- Shuhan Rural District Location within Iran Shuhan Rural District Location within Ilam Province
- Coordinates: 33°13′36″N 46°43′00″E﻿ / ﻿33.22667°N 46.71667°E
- Country: Iran
- Province: Ilam
- County: Malekshahi
- District: Central
- Capital: Dul Kabud-e Khvoshadul

Population (2016)
- • Total: 675
- Time zone: UTC+3:30 (IRST)

= Shuhan Rural District =

Rural district in Ilam province, Iran

Shuhan Rural District (دهستان شوهان) is in the Central District of Malekshahi County, Ilam province, Iran. Its capital is the village of Dul Kabud-e Khvoshadul.

==Demographics==
===Population===
At the time of the 2006 National Census, the rural district's population (as a part of the former Malekshahi District (Note: Formerly Arkavazi District) of Mehran County) was 949 in 183 households.

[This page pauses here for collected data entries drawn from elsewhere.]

<file path="src/rtl/ps2_key_decoder.sv">
//==============================================================================
// Module   : ps2_key_decoder
// Purpose  : Scan-code set 2 make/break decoder for the Icy Tower controls.
//            Optional macro PS2_PREFIX_TIMEOUT_EN abandons stale E0/F0 prefixes.
// Revision : 1.0 - initial release
//==============================================================================
`default_nettype none

module ps2_key_decoder #(
  parameter int unsigned TIMEOUT_CYCLES = 1_000_000
) (
  input  logic       clk,
  input  logic       rst,
  input  logic [7:0] key,
  input  logic       new_event,
  output logic       left_held,
  output logic       right_held,
  output logic       jump_held,
  output logic       move_left,
  output logic       move_right,
  output logic       jump_pulse,
  output logic       enter_pulse,
  output logic       esc_pulse,
  output logic [7:0] last_code
);

  localparam logic [7:0] c_ext   = 8'hE0;
  localparam logic [7:0] c_brk   = 8'hF0;
  localparam logic [7:0] c_bat   = 8'hAA;
  localparam logic [7:0] c_err0  = 8'h00;
  localparam logic [7:0] c_errf  = 8'hFF;
  localparam logic [7:0] c_left  = 8'h6B;
  localparam logic [7:0] c_right = 8'h74;
  localparam logic [7:0] c_up    = 8'h75;
  localparam logic [7:0] c_space = 8'h29;
  localparam logic [7:0] c_enter = 8'h5A;
  localparam logic [7:0] c_esc   = 8'h76;

  typedef enum logic [1:0] {
    S_IDLE    = 2'd0,
    S_EXT     = 2'd1,
    S_BRK     = 2'd2,
    S_EXT_BRK = 2'd3
  } state_t;

  typedef enum logic [1:0] {
    P_NONE  = 2'd0,
    P_LEFT  = 2'd1,
    P_RIGHT = 2'd2
  } prio_t;

  state_t     state_q, state_d;
  prio_t      prio_q, prio_d;
  logic       left_q, left_d, right_q, right_d, up_q, up_d;
  logic       space_q, space_d, enter_q, enter_d, esc_q, esc_d;
  logic       move_left_q, move_left_d, move_right_q, move_right_d;
  logic       jump_held_q, jump_held_d;
  logic       jump_pulse_q, jump_pulse_d, enter_pulse_q, enter_pulse_d;
  logic       esc_pulse_q, esc_pulse_d;
  logic [7:0] last_code_q, last_code_d;

  logic w_make, w_break, w_ext, w_resync, w_timeout, w_key_evt;

`ifdef PS2_PREFIX_TIMEOUT_EN
  localparam int unsigned CNT_W = $clog2(TIMEOUT_CYCLES + 1);
  logic [CNT_W-1:0] tcnt_q, tcnt_d;

  assign w_timeout = (state_q != S_IDLE) && (tcnt_q == CNT_W'(TIMEOUT_CYCLES));

  always_comb begin
    tcnt_d = '0;
    if ((state_q != S_IDLE) && !new_event && !w_timeout) begin
      tcnt_d = tcnt_q + 1'b1;
    end
  end

  always_ff @(posedge clk or posedge rst) begin
    if (rst) begin
      tcnt_q <= '0;
    end else begin
      tcnt_q <= tcnt_d;
    end
  end
`else
  assign w_timeout = 1'b0;
`endif

  // Prefix tracking: classify each final byte as make/break, plain/extended.
  always_comb begin
    state_d  = state_q;
    w_make   = 1'b0;
    w_break  = 1'b0;
    w_ext    = 1'b0;
    w_resync = 1'b0;
    if (new_event) begin
      case (state_q)
        S_IDLE: begin
          if (key == c_ext)      state_d = S_EXT;
          else if (key == c_brk) state_d = S_BRK;
          else if (key == c_bat || key == c_err0 || key == c_errf) w_resync = 1'b1;
          else                   w_make = 1'b1;
        end
        S_EXT: begin
          if (key == c_brk)      state_d = S_EXT_BRK;
          else if (key == c_ext) state_d = S_EXT;
          else begin
            w_make  = 1'b1;
            w_ext   = 1'b1;
            state_d = S_IDLE;
          end
        end
        S_BRK: begin
          if (key == c_ext)      state_d = S_EXT;
          else if (key == c_brk) state_d = S_BRK;
          else begin
            w_break = 1'b1;
            state_d = S_IDLE;
          end
        end
        S_EXT_BRK: begin
          if (key == c_ext)      state_d = S_EXT;
          else if (key == c_brk) state_d = S_BRK;
          else begin
            w_break = 1'b1;
            w_ext   = 1'b1;
            state_d = S_IDLE;
          end
        end
        default: state_d = S_IDLE;
      endcase
    end else if (w_timeout) begin
      state_d = S_IDLE;
    end
  end

  assign w_key_evt = w_make | w_break;

  always_comb begin
    left_d  = left_q;
    right_d = right_q;
    up_d    = up_q;
    space_d = space_q;
    enter_d = enter_q;
    esc_d   = esc_q;
    prio_d  = prio_q;
    if (w_resync) begin
      left_d  = 1'b0;
      right_d = 1'b0;
      up_d    = 1'b0;
      space_d = 1'b0;
      enter_d = 1'b0;
      esc_d   = 1'b0;
      prio_d  = P_NONE;
    end else if (w_key_evt) begin
      if (w_ext) begin
        if (key == c_left)  left_d  = w_make;
        if (key == c_right) right_d = w_make;
        if (key == c_up)    up_d    = w_make;
      end else begin
        if (key == c_space) space_d = w_make;
        if (key == c_enter) enter_d = w_make;
        if (key == c_esc)   esc_d   = w_make;
      end
      // Only a fresh press claims priority; releasing hands it to the other side.
      if (left_d && !left_q)   prio_d = P_LEFT;
      if (right_d && !right_q) prio_d = P_RIGHT;
      if (!left_d && left_q)   prio_d = right_q ? P_RIGHT : P_NONE;
      if (!right_d && right_q) prio_d = left_q ? P_LEFT : P_NONE;
    end
  end

  always_comb begin
    move_left_d   = left_d && (!right_d || prio_d == P_LEFT);
    move_right_d  = right_d && (!left_d || prio_d == P_RIGHT);
    jump_held_d   = space_d | up_d;
    jump_pulse_d  = (space_d & ~space_q) | (up_d & ~up_q);
    enter_pulse_d = enter_d & ~enter_q;
    esc_pulse_d   = esc_d & ~esc_q;
    last_code_d   = new_event ? key : last_code_q;
  end

  always_ff @(posedge clk or posedge rst) begin
    if (rst) begin
      state_q       <= S_IDLE;
      prio_q        <= P_NONE;
      left_q        <= 1'b0;
      right_q       <= 1'b0;
      up_q          <= 1'b0;
      space_q       <= 1'b0;
      enter_q       <= 1'b0;
      esc_q         <= 1'b0;
      move_left_q   <= 1'b0;
      move_right_q  <= 1'b0;
      jump_held_q   <= 1'b0;
      jump_pulse_q  <= 1'b0;
      enter_pulse_q <= 1'b0;
      esc_pulse_q   <= 1'b0;
      last_code_q   <= 8'h00;
    end else begin
      state_q       <= state_d;
      prio_q        <= prio_d;
      left_q        <= left_d;
      right_q       <= right_d;
      up_q          <= up_d;
      space_q       <= space_d;
      enter_q       <= enter_d;
      esc_q         <= esc_d;
      move_left_q   <= move_left_d;
      move_right_q  <= move_right_d;
      jump_held_q   <= jump_held_d;
      jump_pulse_q  <= jump_pulse_d;
      enter_pulse_q <= enter_pulse_d;
      esc_pulse_q   <= esc_pulse_d;
      last_code_q   <= last_code_d;
    end
  end

  assign left_held   = left_q;
  assign right_held  = right_q;
  assign jump_held   = jump_held_q;
  assign move_left   = move_left_q;
  assign move_right  = move_right_q;
  assign jump_pulse  = jump_pulse_q;
  assign enter_pulse = enter_pulse_q;
  assign esc_pulse   = esc_pulse_q;
  assign last_code   = last_code_q;

endmodule

`default_nettype wire

</file>
<file path="config.mk">
export PLATFORM = sky130hd
export DESIGN_NAME = ps2_key_decoder
export DESIGN_NICKNAME = d
export VERILOG_FILES = /design/src/rtl/ps2_key_decoder.sv
export SDC_FILE = /design/constraint.sdc
export NUM_CORES = 1
export LEC_CHECK = 0
export BUFFER_PORTS_ARGS = -buffer_cell sky130_fd_sc_hd__buf_2
export CAP_MARGIN = 20
export CORE_MARGIN = 1.5
export CORE_UTILIZATION = 51
export CTS_BUF_LIST = sky130_fd_sc_hd__clkbuf_8
export DETAILED_ROUTE_END_ITERATION = 8
export GPL_TIMING_DRIVEN = 0
export PLACE_DENSITY = 0.89
export SLEW_MARGIN = 20
export SYNTH_ARGS = -nofsm -noshare
export SYNTH_HDL_FRONTEND = slang
export SYNTH_SLANG_ARGS = --single-unit
</file>
<file path="constraint.sdc">
create_clock -name clk -period 2 [get_ports clk]
set_clock_uncertainty 0.05 [all_clocks]
set_input_delay 0 -clock clk [delete_from_list [all_inputs] [get_ports clk]]
set_output_delay 0 -clock clk [all_outputs]
set_load 0.03 [all_outputs]
</file>
==> qor.txt, run 1 <==
Achievable Freq: 0.4878 GHz
Area of the core: 2477 um2
P_leak: 0.7352 nW
Post-synthesis async set-or-reset flop share: 100.0%
Final cell count without fillers: 190
Data arrival time of the critical path: 2.17 ns
Post-synth cell types: 48
Slew margin rel.: 41.93%
Final setup violation count: 1
Maximum fanout count along the critical path: 4
Die H: 54.33 um
Antenna diode instance count: 0
Worst Slack Setup Final: -0.04991 ns
Initial DRT Pass Iterations: 4
Effective utilization at floorplan: 54.24%
Final slew viol count: 0
Transition time at the pin with the least slew margin: 0.8700 ns
Count of flip-flops with a built-in enable after synthesis: 0
Failing checks: negative setup slack
# clock sinks: 24
Share of cells above drive strength 1: 34.38%
YS warnings: 0
Chip Width: 54.33 um
Number of buffers added by the clock tree synthesis step: 3
Routed wl met2: 1.548 mm
Total power divided by cell area: 638.0 nW/um2
Worst min path class: in2reg
Number of failing hold endpoints at the final stage: 0
Slack of the worst reg-to-reg path: -0.05 ns
Core utilization of the finished layout: 64.65%
Maximum number of pins on one net before global-route repair: 25
Clock tree root driver cell: sky130_fd_sc_hd__clkbuf_8
Synth Cell Area: 1344 um2
Post-cts resize count: 0
All-layer global routing usage: 24.07%
H-tree lvl count: 1
Sort of element at the start of the critical path: register
Fill count: 198
First DRT Iteration DRCs: 70
Detailed Route WL: 3.125 mm
Clock tree from TritonCTS: yes
FF+latch count, synth: 24
Largest vdd supply drop: 581.1 uV
Number of nets at the end of the flow: 172
Area grow syn2layout: 19.18%
Minimum hold slack: 0.02110 ns
Clock edge transition at the registers on the reported setup and hold paths: 0.09 ns
Mapped Avg Cell Area: 10.66 um2
Setup Crit Path Kind: reg2reg
Max Buffers Root-to-Sink: 2
Metal-1 WL: 1.243 mm
Final HPWL from detailed placement: 2.128 mm
Area of the die: 2952 um2
Uppermost layer routed: met4
Number of vias per cell after detailed routing: 6.300
Drc violations: 0
PnR Total Power: 1.022 mW
Later-pin clock latency in the skew report: 0.27 ns
Unrepaired setup endpoints after global routing: true
Worst Path Required: 2.12 ns
Average routed wire per standard cell: 16.45 um
Global route total overflow: 0
Final critical delay including setup and external delays: 2.050 ns
Final std cell area, no fill: 1602 um2
Setup slack after placement: -0.1305 ns
Number of standard cells after synthesis: 126
Input/output buffers: 26
Placed instance count: 182
Kind of end point of the critical path: register
Instance area after placement: 1511 um2
Max_cap viols: 0
Max reg flops: 8
Status: finished, violations left
Antenna violations before repair: 0
Number of primary I/O pins: 27
Routability Congestion: 0.8246
Final total negative setup slack: -0.04991 ns
Most used DFF post-synth: sky130_fd_sc_hd__dfrtp_1
Post-Synthesis Net Count: 137
Via Count: 1197
Fraction of the cycle the final worst path needs: 102.5%
Portion of the post-synthesis area used by sequential elements: 44.69%
Site Rows: 18
Count of antenna-violating nets left after detailed routing: 0
Global-route wire length before repair: 5.126 mm
Number of global-route vias before repair: 1152
WL met3: 239 um
-- layer usage --
layer	vias to the layer above	GRT usage, %
met3	13	5.738
met5	-	0
met2	66	39.56
li1	549	-
met1	569	29.55
met4	0	11.67
-- final cells by class --
class | count | area (um2) | share of cell area (%)
Clock buffer | 4 | 55.05 | 3.437
Buffer | 2 | 15.01 | 0.9375
Multi-Input combinational cell | 94 | 705.7 | 44.06
Tap cell | 30 | 37.54 | 2.344
Inverter | 6 | 22.52 | 1.406
Timing Repair Buffer | 30 | 165.2 | 10.31
Sequential cell | 24 | 600.6 | 37.50
-- worst max-delay path, stage by stage (launching register included) --
cell and delay, ns:
sky130_fd_sc_hd__dfrtp_1 0.36, sky130_fd_sc_hd__nand4bb_1 0.16, sky130_fd_sc_hd__or3_4 0.41, sky130_fd_sc_hd__nor2_8 0.12, sky130_fd_sc_hd__a21oi_2 0.08, sky130_fd_sc_hd__o41ai_4 0.36
sky130_fd_sc_hd__nand2_2 0.10, sky130_fd_sc_hd__o41ai_2 0.30
-- report_power, final --
group          total, mW  switching [mW]  internal, mW
clock network      0.332           0.156         0.176
logic              0.169           0.114        0.0552
registers          0.521          0.0106         0.510
-- cells in the mapped netlist (3+ instances only) --
master	number	area (um2)
sky130_fd_sc_hd__nor4_1	3	18.77
sky130_fd_sc_hd__nor3_1	4	20.02
sky130_fd_sc_hd__and2_1	3	18.77
sky130_fd_sc_hd__nand3_1	3	15.01
sky130_fd_sc_hd__mux2_2	6	67.56
sky130_fd_sc_hd__a31oi_1	3	18.77
sky130_fd_sc_hd__o21ai_0	3	15.01
sky130_fd_sc_hd__a21oi_1	7	35.03
sky130_fd_sc_hd__dfrtp_1	24	600.6
sky130_fd_sc_hd__nand4_1	3	18.77
sky130_fd_sc_hd__inv_1	6	22.52
sky130_fd_sc_hd__nor2b_1	3	18.77
sky130_fd_sc_hd__nand2_1	8	30.03
sky130_fd_sc_hd__nor2_1	10	37.54
-- timing repair --
action	CTS	global route
pin swaps	1	0
setup buffers	2	0
hold buffers	2	0
gates cloned	0	0
endpoints found under the hold margin	25	0
setup endpoints to repair	2	2
-- layout by cell type (no fill, tap or decap), types with 2 or more instances in the layout --
cell,instances
sky130_fd_sc_hd__a21oi_1,7
sky130_fd_sc_hd__a31oi_1,3
sky130_fd_sc_hd__and2_1,3
sky130_fd_sc_hd__buf_2,26
sky130_fd_sc_hd__buf_4,2
sky130_fd_sc_hd__clkbuf_8,4
sky130_fd_sc_hd__dfrtp_1,24
sky130_fd_sc_hd__dlygate4sd3_1,2
sky130_fd_sc_hd__inv_1,6
sky130_fd_sc_hd__mux2_2,6
sky130_fd_sc_hd__nand2_1,8
sky130_fd_sc_hd__nand3_1,3
sky130_fd_sc_hd__nand4_1,3
sky130_fd_sc_hd__nor2_1,10
sky130_fd_sc_hd__nor2b_1,3
sky130_fd_sc_hd__nor3_1,4
sky130_fd_sc_hd__nor4_1,3
sky130_fd_sc_hd__o211ai_1,2
sky130_fd_sc_hd__o21a_1,2
sky130_fd_sc_hd__o21ai_0,3
sky130_fd_sc_hd__o22ai_1,2
sky130_fd_sc_hd__o31ai_1,2
sky130_fd_sc_hd__or3_1,2
sky130_fd_sc_hd__or3_4,2
-- kinds of logic after synthesis --
family / synth area share [%]
AO/OA/AOI/OAI: 20.30
XOR/XNOR: 0.6519
buffers and inverters: 2.793
flip-flops: 44.69
multiplexers: 5.772
AND/OR/NAND/NOR: 25.79
-- final timing paths --
kind | start | depth (start not counted) | endpoint
min in group asynchronous | rst | 3 | last_code[0]$_DFFE_PP0P_
max in group asynchronous | rst | 3 | enter_pulse$_DFF_PP0_
max reg2reg | state_q[0]$_DFFE_PP0P_ | 7 | move_right$_DFF_PP0_
min | new_event | 3 | last_code[0]$_DFFE_PP0P_
min reg2reg | esc_q$_DFF_PP0_ | 1 | esc_pulse$_DFF_PP0_
max | state_q[0]$_DFFE_PP0P_ | 7 | move_right$_DFF_PP0_
(Power assumes the default switching activity.)
==> inputs of run 2 (changes only) <==
HOLD_SLACK_MARGIN = 0.1   (was not set)
==> run 2 against run 1 <==
Net effect: the run still ends with negative setup slack left; sequential share of layout area is 2.2 points lower; critical path depth stayed put; utilization is 3.9 points higher; final area is 6.1% higher; setup slack worse by 0.057 ns; clock power hardly changed; maximum frequency is 2.7% lower; global-route usage is 3.1 points higher; non-clock buffer count is 9 higher; wire length is 14% higher.
==> qor.txt, run 2 (synthesis gave the netlist of run 1 again) <==
Status: finished, violations left
Failing checks: negative setup slack
P_leak: 0.7757 nW (+5.5%)
Setup slack after placement: -0.1305 ns (unchanged)
Number of vias per cell after detailed routing: 6.442 (+2.3%)
Sort of element at the start of the critical path: register
Drc violations: 0 (unchanged)
Largest vdd supply drop: 652.8 uV (+12%)
Fraction of power consumed by combinational cells: 17.9% (+1.3 points)
Achievable Freq: 0.4746 GHz (-2.7%)
Max reg flops: 8 (unchanged)
Number of primary I/O pins: 27 (unchanged)
Via Count: 1282 (+7.1%)
Sequential cell fraction of total power: 50.2% (-0.8 points)
Site Rows: 18 (unchanged)
Total power divided by cell area: 611.6 nW/um2 (-4.1%)
H-tree lvl count: 1 (unchanged)
Effective utilization at floorplan: 54.24% (unchanged)
Maximum number of pins on one net before global-route repair: 25 (unchanged)
Worst hold path stage count: 4 (+1)
Number of failing hold endpoints at the final stage: 0 (unchanged)
Global route total overflow: 0 (unchanged)
Area grow syn2layout: 26.44%
Area of the die: 2952 um2 (unchanged)
Die H: 54.33 um (unchanged)
Max Buffers Root-to-Sink: 2 (unchanged)
Average routed wire per standard cell: 17.83 um (+8.4%)
Fraction of power spent switching nets: 27.59% (+0.14 points)
Clock tree from TritonCTS: yes
Detailed Route WL: 3.548 mm (+14%)
Share of cells above drive strength 1: 32.54% (-1.8 points)
Proportion of power drawn by the clock network: 31.9% (-0.6 points)
Worst Slack Setup Final: -0.1068 ns (-0.05694 ns)
Unrepaired setup endpoints after global routing: true
Final critical delay including setup and external delays: 2.107 ns (+0.05694 ns)
Number of global-route vias before repair: 1220 (+5.9%)
Routability Congestion: 0.8246 (unchanged)
Global-route wire length before repair: 5.713 mm (+11%)
Antenna violations before repair: 0 (unchanged)
Max_cap viols: 0 (unchanged)
Worst Path Required: 2.13 ns (about the same)
Antenna diode instance count: 0 (unchanged)
Commonest non-fill, non-tap cell in the layout: sky130_fd_sc_hd__buf_2
Data arrival time of the critical path: 2.23 ns (+0.06 ns)
Switching pwr: 286.7 uW (+2.2%)
Worst min path class: in2reg
First DRT Iteration DRCs: 69 (-1.4%)
Count of antenna-violating nets left after detailed routing: 0 (unchanged)
Number of nets at the end of the flow: 181 (+5.2%)
Number of buffers added by the clock tree synthesis step: 3 (unchanged)
Final setup violation count: 2 (+1)
Int Pwr: 752.6 uW (+1.5%)
Maximum fanout count along the critical path: 5 (+1)
Chip Width: 54.33 um (unchanged)
Clock edge transition at the registers on the reported setup and hold paths: 0.08 ns (about the same)
Initial DRT Pass Iterations: 4 (unchanged)
Input/output buffers: 26 (unchanged)
Most frequent cells in the layout: sky130_fd_sc_hd__buf_2 (26), sky130_fd_sc_hd__dfrtp_1 (24), sky130_fd_sc_hd__dlygate4sd3_1 (11)
Setup Crit Path Kind: reg2reg
Final HPWL from detailed placement: 2.128 mm (unchanged)
Fraction of the cycle the final worst path needs: 105.3% (+2.8 points)
Depth of the worst register-to-register path: 7 (unchanged)
Later-pin clock latency in the skew report: 0.27 ns (about the same)
Final total negative setup slack: -0.1275 ns (-0.07756 ns)
Clock tree root driver cell: sky130_fd_sc_hd__clkbuf_8
Kind of end point of the critical path: register
Transition time at the pin with the least slew margin: 0.8980 ns (+0.02797 ns)
Slew margin rel.: 40.07% (-1.9 points)
Final slew viol count: 0 (unchanged)
All-layer global routing usage: 27.15% (+3.1 points)
PnR Total Power: 1.039 mW (+1.7%)
Area of the core: 2477 um2 (unchanged)
# clock sinks: 24 (unchanged)
==> run 2: what timing repair did <==
action                                  in CTS  in global routing
hold buffers                                11                  0
pin swaps                                    1                  0
buffers inserted                             2                  0
gates resized for setup                      0                  1
hold endpoints to repair                    34                  0
endpoints found under the setup margin       2                  2
==> run 2: worst max-delay path, stage by stage (launching register included) <==
cell	delay [ns]
sky130_fd_sc_hd__dfrtp_1	0.36
sky130_fd_sc_hd__buf_4	0.14
sky130_fd_sc_hd__nand4_1	0.20
sky130_fd_sc_hd__o21ai_0	0.39
sky130_fd_sc_hd__a21oi_1	0.13
sky130_fd_sc_hd__o41ai_4	0.33
sky130_fd_sc_hd__nand2_2	0.10
sky130_fd_sc_hd__o41ai_2	0.30
==> run 2: layer usage <==
metal / vias up / wire (um) / GRT usage [%] / part of all wire, %
li1: 565 / - / - / -
met1: 621 / 1341 / 32.69 / 38
met2: 76 / 1812 / 46.79 / 51
met3: 20 / 252 / 5.191 / 7.1
met4: 0 / 142 / 12.08 / 4.0
met5: - / 0 / 0 / 0
==> run 2: through the flow <==
| stage | instances | hold slack [ns] | utilization (%) | area (um2) |
|---|---|---|---|---|
| floorplan | 126 | -0.03538 | - | 1344 |
| global placement | 182 | 0.1599 | 61.01 | 1511 |
| detailed placement | 182 | 0.1747 | 61.01 | 1511 |
| CTS | 199 | 0.1480 | 68.28 | 1692 |
| global route | 199 | 0.1819 | 68.59 | 1699 |
| finish | 199 | 0.1550 | 68.59 | 1699 |
==> run 2: worst paths after layout <==
kind                                        start                      to  slack [ns]
max reg2reg                state_q[0]$_DFFE_PP0P_    move_right$_DFF_PP0_       -0.11
min                                        key[1]  state_q[1]$_DFFE_PP0P_        0.16
min in group asynchronous                     rst     jump_held$_DFF_PP0_        0.40
max                        state_q[0]$_DFFE_PP0P_    move_right$_DFF_PP0_       -0.11
min reg2reg                       esc_q$_DFF_PP0_     esc_pulse$_DFF_PP0_        0.38
max in group asynchronous                     rst       space_q$_DFF_PP0_        0.94
==> run 2: power by group through the flow <==
stage          Combinational, mW  Sequential [mW]  Clock [mW]
3_5_place_dp               0.163            0.531           0
2_1_floorplan             0.0609            0.573           0
5_1_grt                    0.199            0.524       0.359
3_3_place_gp               0.159            0.530           0
4_1_cts                    0.179            0.521       0.336
6_report                   0.186            0.522       0.332
==> run 2: final cells by class <==
type	count	area, um2
fill	185	778.2
multi-input combinational	94	713.2
sequential	24	600.6
timing repair buffer	39	255.2
clock buffer	4	55.05
tap	30	37.54
inverter	6	22.52
buffer	2	15.01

There were 829 inhabitants in 194 households at the following census of 2011, by which time the district had been separated from the county in the establishment of Malekshahi County. The rural district was transferred to the new Central District. The 2016 census measured the population of the rural district as 675 in 181 households. The most populous of its 15 villages was Cheshmeh Pahn, with 330 people.